Juventuz joke thread (1 Viewer)


Senior Member
Nov 10, 2009
A husband and wife are talking about what they're going to buy each other for Christmas.

Wife: I think this year I'm going to buy you a new watch so you know what time to come home from the pub.
Husband: I think this year I'm not going to buy you anything.
Wife: Why not!
Husband: there's no point, you still haven't used what I bought you last year
Wife: didn't I? Sorry dear. I don't remember, what did you buy me last year?
Husband: A prepaid funeral package...

Buy on AliExpress.com


╭∩╮( ͡° ͜ʖ ͡°)╭∩╮
Aug 13, 2013
Sherlock Holmes and Dr Watson are going camping. They pitch their tent under the stars and go to sleep.
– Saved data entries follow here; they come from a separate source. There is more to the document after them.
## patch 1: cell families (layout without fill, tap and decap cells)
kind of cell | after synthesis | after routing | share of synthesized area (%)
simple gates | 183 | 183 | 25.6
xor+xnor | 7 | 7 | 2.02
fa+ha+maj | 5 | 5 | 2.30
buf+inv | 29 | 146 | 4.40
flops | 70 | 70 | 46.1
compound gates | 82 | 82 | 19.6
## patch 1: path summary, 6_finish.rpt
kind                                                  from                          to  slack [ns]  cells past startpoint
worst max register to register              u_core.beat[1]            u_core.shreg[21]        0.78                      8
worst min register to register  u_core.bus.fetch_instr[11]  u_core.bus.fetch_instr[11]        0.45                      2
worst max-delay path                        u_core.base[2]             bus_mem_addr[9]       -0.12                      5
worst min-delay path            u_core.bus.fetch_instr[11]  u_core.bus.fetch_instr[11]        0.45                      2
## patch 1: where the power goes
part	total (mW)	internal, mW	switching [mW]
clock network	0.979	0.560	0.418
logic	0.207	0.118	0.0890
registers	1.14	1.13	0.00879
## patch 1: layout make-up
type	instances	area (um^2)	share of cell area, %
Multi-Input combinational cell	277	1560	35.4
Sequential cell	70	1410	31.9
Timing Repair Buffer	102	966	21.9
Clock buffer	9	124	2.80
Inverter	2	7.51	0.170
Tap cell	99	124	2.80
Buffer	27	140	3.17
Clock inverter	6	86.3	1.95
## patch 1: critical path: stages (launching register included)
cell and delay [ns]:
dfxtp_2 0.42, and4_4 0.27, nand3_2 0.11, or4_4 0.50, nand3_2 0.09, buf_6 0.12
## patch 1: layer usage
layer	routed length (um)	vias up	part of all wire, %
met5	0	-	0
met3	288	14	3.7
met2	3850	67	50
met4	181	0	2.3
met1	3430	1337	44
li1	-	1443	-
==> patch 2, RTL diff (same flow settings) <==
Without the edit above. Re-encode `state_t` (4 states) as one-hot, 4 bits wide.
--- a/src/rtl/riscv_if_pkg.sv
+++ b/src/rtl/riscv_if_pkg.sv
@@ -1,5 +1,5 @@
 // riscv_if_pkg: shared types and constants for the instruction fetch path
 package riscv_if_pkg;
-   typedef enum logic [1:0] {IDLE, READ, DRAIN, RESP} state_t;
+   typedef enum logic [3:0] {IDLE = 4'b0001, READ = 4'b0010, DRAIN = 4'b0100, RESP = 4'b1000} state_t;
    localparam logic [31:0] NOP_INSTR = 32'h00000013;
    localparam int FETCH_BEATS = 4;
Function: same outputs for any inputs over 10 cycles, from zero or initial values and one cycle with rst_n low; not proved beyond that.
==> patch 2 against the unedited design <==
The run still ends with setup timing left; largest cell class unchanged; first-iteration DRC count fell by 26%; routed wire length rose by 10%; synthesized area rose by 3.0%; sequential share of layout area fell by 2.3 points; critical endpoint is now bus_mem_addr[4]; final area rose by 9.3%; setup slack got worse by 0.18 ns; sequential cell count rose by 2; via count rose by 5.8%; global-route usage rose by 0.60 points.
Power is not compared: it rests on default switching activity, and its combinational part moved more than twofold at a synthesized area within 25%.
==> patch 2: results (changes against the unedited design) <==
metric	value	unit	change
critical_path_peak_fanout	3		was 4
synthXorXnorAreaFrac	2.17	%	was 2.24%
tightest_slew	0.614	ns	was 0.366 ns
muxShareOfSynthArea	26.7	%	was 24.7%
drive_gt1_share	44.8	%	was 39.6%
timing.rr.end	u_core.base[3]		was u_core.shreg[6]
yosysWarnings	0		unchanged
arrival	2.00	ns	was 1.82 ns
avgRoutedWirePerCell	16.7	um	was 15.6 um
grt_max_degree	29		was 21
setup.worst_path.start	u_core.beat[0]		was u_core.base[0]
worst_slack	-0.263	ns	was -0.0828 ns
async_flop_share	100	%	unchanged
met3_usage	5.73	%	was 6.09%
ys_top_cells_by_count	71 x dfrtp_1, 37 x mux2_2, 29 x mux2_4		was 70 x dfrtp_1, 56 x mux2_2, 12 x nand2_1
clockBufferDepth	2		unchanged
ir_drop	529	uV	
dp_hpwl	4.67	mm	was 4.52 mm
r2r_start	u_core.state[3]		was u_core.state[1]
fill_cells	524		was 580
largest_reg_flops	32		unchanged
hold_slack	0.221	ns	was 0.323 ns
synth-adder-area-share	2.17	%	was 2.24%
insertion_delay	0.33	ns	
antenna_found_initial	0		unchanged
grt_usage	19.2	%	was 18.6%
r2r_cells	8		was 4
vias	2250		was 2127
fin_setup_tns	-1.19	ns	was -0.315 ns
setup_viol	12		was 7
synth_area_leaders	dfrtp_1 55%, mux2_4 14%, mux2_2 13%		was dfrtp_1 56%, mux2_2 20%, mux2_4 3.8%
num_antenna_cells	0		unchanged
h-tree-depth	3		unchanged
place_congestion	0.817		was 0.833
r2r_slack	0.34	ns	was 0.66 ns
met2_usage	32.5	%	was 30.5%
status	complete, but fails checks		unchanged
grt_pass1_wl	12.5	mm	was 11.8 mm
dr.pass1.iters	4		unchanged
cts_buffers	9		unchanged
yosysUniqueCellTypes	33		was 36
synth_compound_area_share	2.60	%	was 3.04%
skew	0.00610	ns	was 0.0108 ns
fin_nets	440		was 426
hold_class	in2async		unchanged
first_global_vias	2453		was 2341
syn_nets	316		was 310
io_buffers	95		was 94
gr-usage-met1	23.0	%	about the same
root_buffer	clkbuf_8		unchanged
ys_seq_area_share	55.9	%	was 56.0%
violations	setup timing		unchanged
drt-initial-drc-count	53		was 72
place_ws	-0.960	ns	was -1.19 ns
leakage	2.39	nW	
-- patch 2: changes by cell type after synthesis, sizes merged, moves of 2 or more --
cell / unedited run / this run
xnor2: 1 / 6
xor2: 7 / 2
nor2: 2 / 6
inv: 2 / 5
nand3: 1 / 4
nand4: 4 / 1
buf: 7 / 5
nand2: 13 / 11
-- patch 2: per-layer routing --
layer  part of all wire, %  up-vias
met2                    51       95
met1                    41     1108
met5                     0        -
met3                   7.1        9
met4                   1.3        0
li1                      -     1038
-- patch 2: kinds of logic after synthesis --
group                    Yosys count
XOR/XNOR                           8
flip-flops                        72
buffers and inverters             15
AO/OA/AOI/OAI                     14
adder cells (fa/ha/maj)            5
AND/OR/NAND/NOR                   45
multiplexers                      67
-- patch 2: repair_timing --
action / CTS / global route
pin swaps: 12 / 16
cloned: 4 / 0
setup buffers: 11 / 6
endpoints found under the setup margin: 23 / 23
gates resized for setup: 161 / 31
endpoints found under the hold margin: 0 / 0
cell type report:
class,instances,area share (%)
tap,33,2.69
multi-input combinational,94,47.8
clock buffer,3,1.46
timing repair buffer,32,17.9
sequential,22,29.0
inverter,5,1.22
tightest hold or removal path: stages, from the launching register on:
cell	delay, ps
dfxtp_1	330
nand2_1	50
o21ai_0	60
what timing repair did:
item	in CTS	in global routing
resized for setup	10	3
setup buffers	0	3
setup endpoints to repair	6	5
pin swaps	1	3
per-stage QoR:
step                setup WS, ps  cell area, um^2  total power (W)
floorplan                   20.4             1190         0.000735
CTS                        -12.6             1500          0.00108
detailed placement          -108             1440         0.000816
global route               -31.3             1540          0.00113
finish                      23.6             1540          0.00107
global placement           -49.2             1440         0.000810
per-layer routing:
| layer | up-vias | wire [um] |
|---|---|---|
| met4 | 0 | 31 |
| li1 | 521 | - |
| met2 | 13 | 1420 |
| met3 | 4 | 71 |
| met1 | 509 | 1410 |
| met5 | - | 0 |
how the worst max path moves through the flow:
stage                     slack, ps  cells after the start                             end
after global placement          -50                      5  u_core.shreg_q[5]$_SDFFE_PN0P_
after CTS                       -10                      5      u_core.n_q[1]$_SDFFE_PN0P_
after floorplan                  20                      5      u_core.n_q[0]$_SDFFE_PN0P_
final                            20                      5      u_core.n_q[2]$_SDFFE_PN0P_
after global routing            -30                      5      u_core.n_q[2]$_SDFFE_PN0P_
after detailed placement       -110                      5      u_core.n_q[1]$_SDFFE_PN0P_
File: config.mk
export PLATFORM = sky130hd
export DESIGN_NAME = ball_track_ctrl
export DESIGN_NICKNAME = d
export VERILOG_FILES = /design/src/rtl/ball_track_ctrl.sv
export SDC_FILE = /design/constraint.sdc
export NUM_CORES = 1
export LEC_CHECK = 0
export BUFFER_PORTS_ARGS = -buffer_cell sky130_fd_sc_hd__buf_2
export CAP_MARGIN = 20
export CORE_MARGIN = 3
export CORE_UTILIZATION = 49
export CTS_BUF_LIST = sky130_fd_sc_hd__clkbuf_4
export CTS_CLUSTER_DIAMETER = 100
export DETAILED_ROUTE_END_ITERATION = 7
export PLACE_DENSITY_LB_ADDON = 0.1
export SLEW_MARGIN = 20
export SYNTH_ARGS = -nofsm -noshare
export SYNTH_HDL_FRONTEND = slang
export SYNTH_SLANG_ARGS = --single-unit
File: constraint.sdc
create_clock -name CLK -period 1.8 [get_ports CLK]
set_clock_uncertainty 0.1 [all_clocks]
set_input_delay 0.36 -clock CLK [delete_from_list [all_inputs] [get_ports CLK]]
set_output_delay 0.36 -clock CLK [all_outputs]
set_load 0.1 [all_outputs]
File: src/rtl/ps2_key_decoder_line_sync.sv
// PS/2 line conditioning: double-flop synchronizers on both raw lines, a
// level filter on the clock line and a one-cycle strobe on each accepted
// 1->0 clock transition.
//   clk_sys   in  system clock
//   reset_n   in  async active-low reset
//   ps2_clk   in  raw PS/2 clock line
//   ps2_data  in  raw PS/2 data line
//   clk_fall  out 1-cycle strobe, filtered ps2_clk fell
//   data_sync out synchronized ps2_data, valid to sample with clk_fall
module ps2_key_decoder_line_sync #(
    parameter int unsigned FILTER_LEN = 4
) (
    input  logic clk_sys,
    input  logic reset_n,
    input  logic ps2_clk,
    input  logic ps2_data,
    output logic clk_fall,
    output logic data_sync
);

    localparam int unsigned CNT_W = (FILTER_LEN < 2) ? 1 : $clog2(FILTER_LEN);

    logic [1:0]       clk_meta_q;
    logic [1:0]       data_meta_q;
    logic             clk_filt_q;
    logic [CNT_W-1:0] cnt_q;
    logic             fall_q;

    // cnt_q counts consecutive synced samples that disagree with the filtered
    // level; the level flips on the FILTER_LEN-th such sample.
    always_ff @(posedge clk_sys or negedge reset_n) begin
        if (!reset_n) begin
            clk_meta_q  <= 2'b11;
            data_meta_q <= 2'b11;
            clk_filt_q  <= 1'b1;
            cnt_q       <= '0;
            fall_q      <= 1'b0;
        end else begin
            clk_meta_q  <= {clk_meta_q[0], ps2_clk};
            data_meta_q <= {data_meta_q[0], ps2_data};
            fall_q      <= 1'b0;
            if (clk_meta_q[1] == clk_filt_q) begin
                cnt_q <= '0;
            end else if (cnt_q == CNT_W'(FILTER_LEN - 1)) begin
                clk_filt_q <= clk_meta_q[1];
                cnt_q      <= '0;
                fall_q     <= clk_filt_q;
            end else begin
                cnt_q <= cnt_q + 1'b1;
            end
        end
    end

    assign clk_fall  = fall_q;
    assign data_sync = data_meta_q[1];

endmodule
===== config.mk =====
export PLATFORM = sky130hd
export DESIGN_NAME = retire_amt
export DESIGN_NICKNAME = d
export VERILOG_FILES = /design/src/rtl/retire_amt.sv
export SDC_FILE = /design/constraint.sdc
export NUM_CORES = 1
export LEC_CHECK = 0
export BUFFER_PORTS_ARGS = -buffer_cell sky130_fd_sc_hd__buf_2
export CORE_UTILIZATION = 56
export CTS_CLUSTER_DIAMETER = 150
export DETAILED_ROUTE_END_ITERATION = 10
export GPL_ROUTABILITY_DRIVEN = 0
export PLACE_DENSITY = 0.86
export SYNTH_ARGS = -nofsm -noshare
export SYNTH_HDL_FRONTEND = slang
export SYNTH_SLANG_ARGS = --single-unit

===== constraint.sdc =====
create_clock -name clock -period 4.2 [get_ports clock]
set_input_delay 0.63 -clock clock [delete_from_list [all_inputs] [get_ports clock]]
set_output_delay 0.63 -clock clock [all_outputs]
set_load 0.005 [all_outputs]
In the middle of the night Holmes wakes Watson up: "Watson, look up at the stars, and tell me what you deduce."
Watson: "I see millions of stars and even if a few of those have planets, it's quite likely there are some planets like Earth, and if there are a few planets like Earth out there, there might also be life."
Holmes: "Watson, you idiot, somebody's stolen our tent!"


╭∩╮( ͡° ͜ʖ ͡°)╭∩╮
Aug 13, 2013
A robber comes into the store & steals a TV.
A blonde runs after him and says, "Wait, you forgot the remote!"

- - - Updated - - -

A Woman was out golfing one day when she hit the ball into the woods.
She went into the woods to look for it and found a frog in a trap.
The frog said to her, "If you release me from this trap, I will grant you three wishes."
The woman freed the frog, and the frog said, "Thank you, but I failed to mention that there was a condition to your wishes.
Whatever you wish for, your husband will get times ten!"
The woman said, "That's okay."
For her first wish, she wanted to be the most beautiful woman in the world.
The frog warned ☝her, "You do realize that this wish will also make your husband the most handsome man in the world, an Adonis whom women will flock to".
The woman replied, "That's okay, because I will be the most beautiful woman and he will have eyes only for me."
So, KAZAM-she's the most beautiful woman in the world!
For her second wish, she wanted to be the richest woman in the world.
The frog said, "That will make your husband the richest man in the world. And he will be ten times richer than you."
The woman said, "That's okay, because what's mine is his and what's his is mine."
So, KAZAM-she's the richest woman in the world!
The frog then inquired about her third wish, and she answered, "I'd like a mild heart attack."
Moral of the story: Women are clever. Don't mess with them.
Attention female readers : This is the end of the joke for you. Stop here and continue feeling good.
Male readers: Please scroll down.
The man had a heart attack ten times milder than his wife.
Moral of the story: Women think they're really smart.
Let them continue to think that way and just enjoy the show.
Note: If you are a woman and are still reading this; it only goes to show that women never listen.
As an airplane is about to crash, a female passenger jumps up frantically and announces, "If I'm going to die, I want to die feeling like a woman." She removes all her clothing and asks, "Is there someone on this plane who is man enough to make me feel like a woman?" A man stands up, removes his shirt and says, "Here, iron this!".